If the former refugee decides to travel, there is access to repatriation support of almost NOK 140,000 ($16,056 USD) per adult and NOK 42,000 ($4,817 USD) per child.

However, despite the cash incentive to return home, there were only 42 resident Somalis who had been repatriating in Somalia last year and 32 so far this year.

Danish Refugee Aid: Somalia is still a  very dangerous place

The Danish Refugee Council, which has been active in Somalia for many years, as testified that the poor security situation weighs heavily on returning Somalis.

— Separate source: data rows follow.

### config.mk
export PLATFORM = sky130hd
export DESIGN_NAME = mod_n_counter_chain_flat
export DESIGN_NICKNAME = d
export VERILOG_FILES = /design/src/rtl/mod_n_counter_chain_pkg.sv /design/src/rtl/mod_n_counter_chain_if.sv /design/src/rtl/mod_n_counter_chain_digit.sv /design/src/rtl/mod_n_counter_chain.sv /design/src/flat_wrapper.sv
export SDC_FILE = /design/constraint.sdc
export NUM_CORES = 1
export LEC_CHECK = 0
export CAP_MARGIN = 40
export CORE_ASPECT_RATIO = 1.2
export CORE_MARGIN = 8
export CORE_UTILIZATION = 35
export CTS_CLUSTER_DIAMETER = 60
export DETAILED_ROUTE_END_ITERATION = 8
export PLACE_DENSITY = 0.71
export SYNTH_ARGS = -nofsm -noshare
export SYNTH_HDL_FRONTEND = slang
export SYNTH_SLANG_ARGS = --single-unit
### constraint.sdc
create_clock -name clk -period 3.6 [get_ports clk]
set_input_delay 0.72 -clock clk [delete_from_list [all_inputs] [get_ports clk]]
set_output_delay 0.72 -clock clk [all_outputs]
set_load 0.01 [all_outputs]
### src/rtl/mod_n_counter_chain_pkg.sv
// Shared constants and helpers for the mod-N counter chain.
package counter_pkg;
   localparam int DEFAULT_BASE   = 10;
   localparam int DEFAULT_DIGITS = 4;
   localparam logic DIR_DOWN = 1'b0;
   localparam logic DIR_UP   = 1'b1;

   // Bits needed to hold one digit of the given modulus (BASE in 2..16).
   function automatic int digit_width(input int base);
      digit_width = 1;
      for (int k = 1; k < 5; k++)
         if ((1 << k) < base) digit_width = k + 1;
   endfunction
endpackage

### src/rtl/mod_n_counter_chain_if.sv
// Control/data bundle for mod_n_counter_chain; counter side is the slave.
interface mod_n_counter_chain_if
   import counter_pkg::*;
#(
   parameter int DIGITS = DEFAULT_DIGITS,
   parameter int BASE   = DEFAULT_BASE
);
   localparam int W = digit_width(BASE);

   logic                  en;
   logic                  up;
   logic                  load;
   logic [DIGITS*W-1:0]   load_val;
   logic [DIGITS*W-1:0]   count;
   logic                  tc;
   logic                  ovf;

   modport master (output en, up, load, load_val, input count, tc, ovf);
   modport slave  (input en, up, load, load_val, output count, tc, ovf);
endinterface

### src/rtl/mod_n_counter_chain_digit.sv
// One modulo-BASE digit: load with sanitising, up/down step, terminal detect.
module mod_n_digit
   import counter_pkg::*;
#(
   parameter int BASE = DEFAULT_BASE,
   localparam int W   = digit_width(BASE)
) (
   input  logic         clk,
   input  logic         rst,
   input  logic         step_in,
   input  logic         up,
   input  logic         load,
   input  logic [W-1:0] load_d,
   output logic [W-1:0] q,
   output logic         term
);
   localparam logic [W-1:0] MAXV = W'(BASE - 1);

   logic [W-1:0] nxt;
   logic         bad;

   assign term = (up == DIR_UP) ? (q == MAXV) : (q == '0);
   // Wrap is decoded from term, never from a 2^W rollover.
   assign nxt  = (up == DIR_UP) ? (term ? '0 : q + W'(1))
                                : (term ? MAXV : q - W'(1));
   assign bad  = {1'b0, load_d} >= (W+1)'(BASE);

   always_ff @(posedge clk or posedge rst) begin
      if (rst)          q <= '0;
      else if (load)    q <= bad ? '0 : load_d;
      else if (step_in) q <= nxt;
   end
endmodule

### src/rtl/mod_n_counter_chain.sv
// Cascaded modulo-BASE up/down counter with load, tc and ovf.
// Optional COUNTER_SATURATE_EN: hold at the limit instead of wrapping.
module mod_n_counter_chain
   import counter_pkg::*;
#(
   parameter int DIGITS = DEFAULT_DIGITS,
   parameter int BASE   = DEFAULT_BASE,
   localparam int W     = digit_width(BASE)
) (
   input  logic                  clk,
   input  logic                  rst,
   mod_n_counter_chain_if.slave  bus
);
   logic [DIGITS-1:0][W-1:0] cnt;
   logic [DIGITS-1:0]        term;
   logic [DIGITS:0]          carry;
   logic                     ovf_q;

   assign bus.tc = bus.en & (&term);

`ifdef COUNTER_SATURATE_EN
   assign carry[0] = bus.en & ~(&term);
`else
   assign carry[0] = bus.en;
`endif

   genvar i;
   generate
      for (i = 0; i < DIGITS; i++) begin : g_dig
         assign carry[i+1] = carry[i] & term[i];
         mod_n_digit #(.BASE(BASE)) u_dig (
            .clk     (clk),
            .rst     (rst),
            .step_in (carry[i]),
            .up      (bus.up),
            .load    (bus.load),
            .load_d  (bus.load_val[i*W +: W]),
            .q       (cnt[i]),
            .term    (term[i])
         );
      end
   endgenerate

   // Same expression for both builds: a wrap, or a blocked step at the limit.
   always_ff @(posedge clk or posedge rst) begin
      if (rst) ovf_q <= 1'b0;
      else     ovf_q <= bus.tc & ~bus.load;
   end

   assign bus.count = cnt;
   assign bus.ovf   = ovf_q;
endmodule

### src/flat_wrapper.sv
// flat-port wrapper written by rule: the top's interface ports become plain ports
module mod_n_counter_chain_flat import counter_pkg::*;
#(
   parameter int DIGITS = DEFAULT_DIGITS,
   parameter int BASE   = DEFAULT_BASE,
   localparam int W     = digit_width(BASE)
)
  (clk, rst, bus_en, bus_up, bus_load, bus_load_val, bus_count, bus_tc, bus_ovf);
  mod_n_counter_chain_if #(.DIGITS(DIGITS), .BASE(BASE)) bus_i ();
  input  logic clk;
  input  logic rst;
  input wire logic [$bits(bus_i.en)-1:0] bus_en;
  input wire logic [$bits(bus_i.up)-1:0] bus_up;
  input wire logic [$bits(bus_i.load)-1:0] bus_load;
  input wire logic [$bits(bus_i.load_val)-1:0] bus_load_val;
  output wire logic [$bits(bus_i.count)-1:0] bus_count;
  output wire logic [$bits(bus_i.tc)-1:0] bus_tc;
  output wire logic [$bits(bus_i.ovf)-1:0] bus_ovf;
  assign bus_i.en = bus_en;
  assign bus_i.up = bus_up;
  assign bus_i.load = bus_load;
  assign bus_i.load_val = bus_load_val;
  assign bus_count = bus_i.count;
  assign bus_tc = bus_i.tc;
  assign bus_ovf = bus_i.ovf;
  mod_n_counter_chain #(.DIGITS(DIGITS), .BASE(BASE)) u_core (.clk(clk), .rst(rst), .bus(bus_i));
endmodule
Yosys cells after proc, flatten, opt, wreduce, memory -nomap -nowiden. Index checks and enable logic that the tools add are counted.

Reduce and logical (&&, ||, !) cells: 9. Eq/ne operators: 4. Bitwise gates (word level): 6. Add/subtract/negate cells: 8. $lt $le $gt $ge: 4. Mux-type cells: 28.

Operator list (count): 4-bit two-way mux (24); 4-bit by 1-bit adder with 4-bit output (second input constant) (4); 4-bit == test (second input constant) (4); 4-bit greater-or-equal comparator (second input constant) (4); 4-bit logical NOT (4); 4-bit by 1-bit subtractor with 4-bit output (second input constant) (4); 2-bit nonzero test (4); 1-bit AND (5); 1-bit two-way mux (4); 4-bit AND reduction (1); 1-bit NOT (1).

Input bits: 21. Logic and storage cells: 64. Register bits: 17. Output and inout bits: 18.

Longest topological paths before layout.
Word-level depth: 7. Gate-level depth with buffers: 7. Gate-level depth less buffers: 6.

Modules after synthesis. From an unflattened synthesis, not the netlist that was laid out.

Cells, all modules: 215. Area, all modules: 1793.0 µm².

Modules (own cells, without submodules): mod_n_digit (area each 430.4 µm², instances 4, cells an instance 52, sequential area each 100.1 µm²); mod_n_counter_chain (area each 71.3 µm², instances 1, cells an instance 7, sequential area each 25.0 µm²).

Worst setup path after synthesis. No wires, ideal clock.

Path kind: input port to output port. From: input bus_up. To: output bus_tc. Data arrival time: 1999 ps. Stages on the path: 4. Path buffers: 1. Required time: 2880 ps. Path slack: 881 ps. Cell sequence: or4b_4 a221o_1 buf_6 nor3_1.

Word-level cells in the longest chain between the ends: 3. Elaborated cells between the ends (all ways): 6. Those cells by class: mux (4); bitwise (1); reduce/logical (1).

Ends and longest elaborated chain: from (decl) (RTL line flat_wrapper.sv:13) `input wire logic [$bits(bus_i.up)-1:0] bus_up;`; 1-bit two-way mux (RTL line mod_n_counter_chain_digit.sv:22) `assign term = (up == DIR_UP) ? (q == MAXV) : (q == '0);`; 4-bit AND reduction (*) (RTL line mod_n_counter_chain.sv:19) `assign bus.tc = bus.en & (&term);`; 1-bit AND (*) (RTL line mod_n_counter_chain.sv:19); to (decl) (RTL line flat_wrapper.sv:17) `output wire logic [$bits(bus_i.tc)-1:0] bus_tc;`.

Mark *: on every way between the ends. The rest lies on a longest branch, timed or not.

Worst setup path after layout. Same ends and word-level chain as after synthesis.

==> metrics <==
Post-Route WL ~4400 um; Cell Rows 27; count of pins over their slew limit 0; CTS Buffer Depth 2; synthesized cell area ~1700 um^2; Cell Chain, Critical Path clkdlybuf4s50_1 > or4b_4 > a221o_1 > nor3_1 > dlymetal6s2s_1; Die Span X between 70 and 80 um; crit-path max cell delay between 0.5 and 0.6 ns; setup bufs post-CTS 0; die area roughly 7300 um^2; Worst-Margin Slew 0.698 ns; top-count cell post-synth dfrtp_1; # port buffers 38; core area ~4600 um^2; xor/xnor share of the synthesized area 0.0261; Avg Cell Area, Syn roughly 8.4 um^2; endpoints failing setup 0; synthesized flop and latch total 17; total power a little over 0.0008 W; RD Place Congestion 0.838; CTS tree done; Synth Area in Adders 0.0894; Final Cycle Share 0.887; htree depth 1; vias in the first global route ~1,500; Post-Syn Instances 200; prevailing post-synth register cell dfrtp_1; Ys Warns 0; mux contribution to synthesized area 0.0447; fraction of layout cells with a size suffix above 1 0.118; number of synthesized flops with an enable pin 0; synth top area cells dfrtp_1 25%, ha_1 8.9%, o21ai_0 3.9%; Routed Antenna Nets 0; largest net degree at the start of global routing 28; f_max between 300 and 400 MHz; Max Cap Viol 0; status completed; hold crit path type reg2reg; Max-slew headroom 0.534; final hold violations 0; distinct cell type count after synthesis between 50 and 60; Post-Synth Simple-Gate Area 0.270; Worst Hold Margin 0.659 ns; hold_buf cts 0; CP max stage cell or4b_4; detailed-route via count around 1,600; syn nets between 200 and 250; ant diodes 0; setup TNS 0 ns; worst skew pair latency between 0.2 and 0.3 ns; largest area contributor in the netlist dfrtp_1; Worst Path Arrival roughly 2.5 ns; Die Y approximately 90 um; RSZ-0062 raised after global routing false; sequential share of the synthesized area 0.253; WP data required 2.88 ns; filler cell count 459; initial DRC count about 150; total track usage 0.122; post-cts sizing count 0; post-synthesis async set-or-reset flop share 1.00; post-synthesis compound-gate area fraction 0.252; post-DP HPWL 3210 um; initial antenna violation count 0; wire per inst 14.7 um; Synth top area share 0.253; placed insts between 200 and 300; Leak roughly 0.9 nW; vias per cell roughly 5.5; first drt pass iteration count 4; Critical Path Source Type input port; Final min period 3.19 ns; Clk pin slew, worst setup/hold paths 0.07 ns; Max Clock Skew between 0.0015 and 0.002 ns; main combinational cell family by area after synthesis simple AND/OR/NAND/NOR gates; DRC errors left 0; Setup CP Type in2out; CTS buffer count 3; area of the multi-input gates 1140 um^2; VDD IR-drop max 203 uV; Ports 39; root buffer cell clkbuf_8; CTS Sinks 17; first-pass GRT wire length about 7300 um; CP bufs+invs 2; family with the most delay on the worst path simple AND/OR/NAND/NOR gates; grt total ovfl 0; Crit. End Element primary output; Starting Density 0.365; Post-Layout Cell Count 296; Nets ~270; P per Cell Area approximately 370 nW/um^2; Seq. cell area 425 um^2; top cells by count, synth 17 x dfrtp_1, 14 x inv_1, 13 x o21ai_0; Max FO, Critical Path 4; Layout Area Growth over Synthesis 30.7%
==> flip-flops by register name, summed over array words and instances, names as in the netlist <==
register / flops
u_core.g_dig.u_dig.q: 16
u_core.bus.ovf: 1
==> cells by family (layout without fill, tap and decap cells) <==
| group | after synthesis | in the layout |
|---|---|---|
| AND/OR/NAND/NOR | 70 | 70 |
| AO/OA/AOI/OAI | 62 | 62 |
| buffers and inverters | 27 | 65 |
| flip-flops | 17 | 17 |
| adder cells (fa/ha/maj) | 12 | 12 |
| multiplexers | 7 | 7 |
| XOR/XNOR | 5 | 5 |
==> path summary, 6_finish.rpt <==
path / slack [ns] / to / from / depth (start not counted)
setup / recovery: 0.41 / bus_tc / bus_up / 5
hold / removal: 0.66 / u_core.g_dig[3].u_dig.q[1] / u_core.g_dig[3].u_dig.q[1] / 1
setup reg to reg: 1.09 / u_core.g_dig[2].u_dig.q[2] / u_core.g_dig[0].u_dig.q[1] / 7
hold reg to reg: 0.66 / u_core.g_dig[3].u_dig.q[1] / u_core.g_dig[3].u_dig.q[1] / 1
max in group asynchronous: 2.30 / u_core.g_dig[2].u_dig.q[1] / rst / 2
min in group asynchronous: 0.86 / u_core.g_dig[0].u_dig.q[1] / rst / 2
==> report_power, final <==
group / total (W) / switching (W) / leakage, nW / internal [W]
Sequential: 0.000291 / 0.0000692 / 0.215 / 0.000221
Clock: 0.000155 / 0.0000763 / 0.0228 / 0.0000790
Combinational: 0.000369 / 0.000159 / 0.675 / 0.000210
Total: 0.000815 / 0.000305 / 0.912 / 0.000510
==> per-layer routing <==
metal,global-route usage,up-vias,share of wire
met1,0.157,772,0.48
li1,-,823,-
met4,0.0511,0,0.0094
met2,0.192,37,0.47
met5,0,-,0
met3,0.0244,4,0.042
==> placed cells by master, fill, tap and decap left out, drive strengths merged, types with 2 or more instances in the layout <==
cell type and instances:
nand3 10, nand3b 4, o21bai 2, and3b 5, nor2 7, or3b 5, nand2b 6, nor4 2
xnor2 2, a31oi 6, nor3 2, a22oi 3, o21ai 13, nand4b 4, ha 12, o311a 2
dfrtp 17, mux2 4, or4b 4, clkbuf 4, and3 2, xor2 3, a21oi 11, mux2i 3
o211ai 3, o31a 2, o31ai 4, clkdlybuf4s50 37, o21ba 2, nand2 9, a21boi 2, buf 9
o311ai 2, inv 14, and2 2
==> layout make-up <==
cell class / instances / share of cell area
Clock buffer: 4 / 0.0205
Inverter: 14 / 0.0239
Multi-Input combinational cell: 156 / 0.522
Sequential cell: 17 / 0.194
Tap cell: 58 / 0.0331
Timing Repair Buffer: 47 / 0.207
==> stage by stage <==
stage	setup slack [ns]	instance area, um^2	utilization
global route	0.331	2190	0.478
detailed placement	0.0103	2140	0.467
finish	0.408	2190	0.478
CTS	0.0122	2190	0.476
floorplan	0.881	1680	-
global placement	0.00330	2140	0.467
(Power assumes the default switching activity.)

“It is a clear sign that people do not feel safe returning home and that they do not see a future for themselves and their children and family in Somalia. That they do not feel safe if they return home, because many more would accept the offer, says Secretary General Christian Friis Bach.

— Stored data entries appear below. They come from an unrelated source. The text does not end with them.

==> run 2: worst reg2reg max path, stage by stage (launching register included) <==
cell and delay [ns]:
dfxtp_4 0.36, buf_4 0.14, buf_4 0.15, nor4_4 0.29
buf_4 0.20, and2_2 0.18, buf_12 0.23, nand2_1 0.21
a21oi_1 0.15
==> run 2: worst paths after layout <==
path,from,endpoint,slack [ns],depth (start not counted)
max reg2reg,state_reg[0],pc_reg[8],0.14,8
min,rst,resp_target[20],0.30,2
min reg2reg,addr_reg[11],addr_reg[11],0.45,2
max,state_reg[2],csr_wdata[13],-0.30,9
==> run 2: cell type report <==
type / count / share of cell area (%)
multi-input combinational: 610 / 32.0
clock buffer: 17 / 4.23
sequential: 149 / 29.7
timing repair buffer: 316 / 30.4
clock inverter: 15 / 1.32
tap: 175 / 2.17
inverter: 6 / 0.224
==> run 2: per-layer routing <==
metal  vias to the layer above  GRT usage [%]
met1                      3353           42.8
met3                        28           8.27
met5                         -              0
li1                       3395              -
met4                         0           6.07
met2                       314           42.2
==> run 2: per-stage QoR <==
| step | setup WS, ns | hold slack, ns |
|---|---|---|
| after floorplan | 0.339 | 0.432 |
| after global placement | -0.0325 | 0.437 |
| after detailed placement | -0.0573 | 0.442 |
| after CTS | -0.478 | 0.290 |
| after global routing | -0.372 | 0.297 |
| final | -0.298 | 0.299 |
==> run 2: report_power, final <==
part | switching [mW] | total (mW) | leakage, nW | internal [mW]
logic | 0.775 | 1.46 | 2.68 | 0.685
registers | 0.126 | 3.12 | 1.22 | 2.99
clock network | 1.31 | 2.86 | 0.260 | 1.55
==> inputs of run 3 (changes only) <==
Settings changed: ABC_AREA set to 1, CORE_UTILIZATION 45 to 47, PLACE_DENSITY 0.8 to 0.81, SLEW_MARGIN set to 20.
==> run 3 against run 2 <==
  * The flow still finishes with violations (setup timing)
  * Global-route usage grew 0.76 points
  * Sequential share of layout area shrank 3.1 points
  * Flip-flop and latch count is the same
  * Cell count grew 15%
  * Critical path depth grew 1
### config.mk
export PLATFORM = sky130hd
export DESIGN_NAME = ps_pc_seq
export DESIGN_NICKNAME = d
export VERILOG_FILES = /design/src/rtl/ps_pc_seq.sv
export SDC_FILE = /design/constraint.sdc
export NUM_CORES = 1
export LEC_CHECK = 0
export CAP_MARGIN = 40
export CORE_ASPECT_RATIO = 0.9
export CORE_UTILIZATION = 45
export CTS_CLUSTER_SIZE = 20
export DETAILED_ROUTE_END_ITERATION = 6
export GPL_TIMING_DRIVEN = 0
export PLACE_DENSITY = 0.72
export SLEW_MARGIN = 20
export SYNTH_ARGS = -nofsm -noshare
export SYNTH_HDL_FRONTEND = slang
export SYNTH_SLANG_ARGS = --single-unit
### constraint.sdc
create_clock -name clk -period 3 [get_ports clk]
set_clock_uncertainty 0.1 [all_clocks]
set_input_delay 0.9 -clock clk [delete_from_list [all_inputs] [get_ports clk]]
set_output_delay 0.9 -clock clk [all_outputs]
set_load 0.05 [all_outputs]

The organization has co-authored several of the Immigration Agency’s reports on the country, and Christian Friis Bach was in Somalia as recently as late November.

He believes that the Immigration Agency’s review and involvement of the many residence permits are premature. Because although the situation in parts of the country has improved a bit, it’s not time to return home yet.

“There are places in Somalia, which you can return to if you have family roots and if there is a place where it is pretty safe, he says.

– But there are many other places where it is very uncertain to return. Especially when you come as a stranger and not affiliated, and may have been in Denmark for many years. So Somalia is a very dangerous place to be and therefore we do not recommend sending Somali back now, says the Danish Refugee Council’s, Secretary General.

Immigration and Integration Minister Inger Støjberg (V), however, maintains that the opinion of the Immigration Service is the right one.

– I think the security is good enough. But I do not know why Somalis, nevertheless, would rather stay in Denmark. I can not decide. But if the authorities have gone through the matter, and that’s what they’re saying, and I’m sure it’s safe to go home, I’m sure of course, “says Inger Støjberg.

“Then I think you have to accept the money and go home to start a new life, ” she says.

According to Politiken, Denmark has made an oral agreement with Somalia to accept repatriated Somalis in return for the help of building a police force.

There are an estimated 12,000 immigrants from Somalia in Denmark. They have fled from the unstable situation in the war-torn African country or have been family reunited with Somali refugees.